_Your instructions_
From the records below, output exactly the lines running from the line containing "package tplt_pkg;" through the line containing "localparam int AXES", and no others.

_Exercise data_
File: src/shared/tplt_pkg.sv
// Purpose: constants and types shared by the tap pulse timing block
// Assumes: 20 MHz system clock, register offsets as seen over the serial port
// Notes:   time steps are powers of two of the 0.625 ms base step
package tplt_pkg;

  localparam logic [7:0] PULSE_TIME_LIMIT_OFS    = 8'h26;
  localparam logic [7:0] PULSE_LATENCY_OFS       = 8'h27;
  localparam logic [7:0] SECOND_PULSE_WINDOW_OFS = 8'h28;

  localparam logic [7:0] PULSE_TIME_LIMIT_RST    = 8'h00;
  localparam logic [7:0] PULSE_LATENCY_RST       = 8'h00;
  localparam logic [7:0] SECOND_PULSE_WINDOW_RST = 8'h00;

  localparam int CLK_PERIOD_NS  = 50;
  localparam int BASE_STEP_NS   = 625000;
  localparam int BASE_STEP_CYC  = BASE_STEP_NS / CLK_PERIOD_NS;
  localparam int PRE_W          = 14;
  localparam int DIV_W          = 10;
  localparam int AXES           = 3;

  // per-mode caps on the pulse time limit step exponent (units of base step)
  localparam logic [3:0] CAP_HPF_NORMAL = 4'h5;
  localparam logic [3:0] CAP_HPF_LNLP   = 4'h7;
  localparam logic [3:0] CAP_HPF_HIRES  = 4'h2;
  localparam logic [3:0] CAP_HPF_LOWPWR = 4'h8;
  localparam logic [3:0] CAP_RAW_NORMAL = 4'h3;
  localparam logic [3:0] CAP_RAW_LNLP   = 4'h5;
  localparam logic [3:0] CAP_RAW_HIRES  = 4'h0;
  localparam logic [3:0] CAP_RAW_LOWPWR = 4'h6;

  typedef enum logic [1:0] {
    MODE_NORMAL,
    MODE_LNLP,
    MODE_HIRES,
    MODE_LOWPWR
  } tplt_mode_e;

  typedef enum logic [2:0] {
    ST_IDLE,
    ST_FIRST,
    ST_LATENCY,
    ST_WINDOW,
    ST_SECOND,
    ST_HOLD
  } tplt_state_e;

  // number of rate halvings below 800 Hz for each output_data_rate code
  function automatic logic [3:0] tplt_halvings(input logic [2:0] rate);
    logic [3:0] h;
    h = 4'h0;
    case (rate)
      3'h0: h = 4'h0;
      3'h1: h = 4'h1;
      3'h2: h = 4'h2;
      3'h3: h = 4'h3;
      3'h4: h = 4'h4;
      3'h5: h = 4'h6;
      3'h6: h = 4'h7;
      default: h = 4'h9;
    endcase
    return h;
  endfunction

endpackage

_Exercise output_
package tplt_pkg;

  localparam logic [7:0] PULSE_TIME_LIMIT_OFS    = 8'h26;
  localparam logic [7:0] PULSE_LATENCY_OFS       = 8'h27;
  localparam logic [7:0] SECOND_PULSE_WINDOW_OFS = 8'h28;

  localparam logic [7:0] PULSE_TIME_LIMIT_RST    = 8'h00;
  localparam logic [7:0] PULSE_LATENCY_RST       = 8'h00;
  localparam logic [7:0] SECOND_PULSE_WINDOW_RST = 8'h00;

  localparam int CLK_PERIOD_NS  = 50;
  localparam int BASE_STEP_NS   = 625000;
  localparam int BASE_STEP_CYC  = BASE_STEP_NS / CLK_PERIOD_NS;
  localparam int PRE_W          = 14;
  localparam int DIV_W          = 10;
  localparam int AXES           = 3;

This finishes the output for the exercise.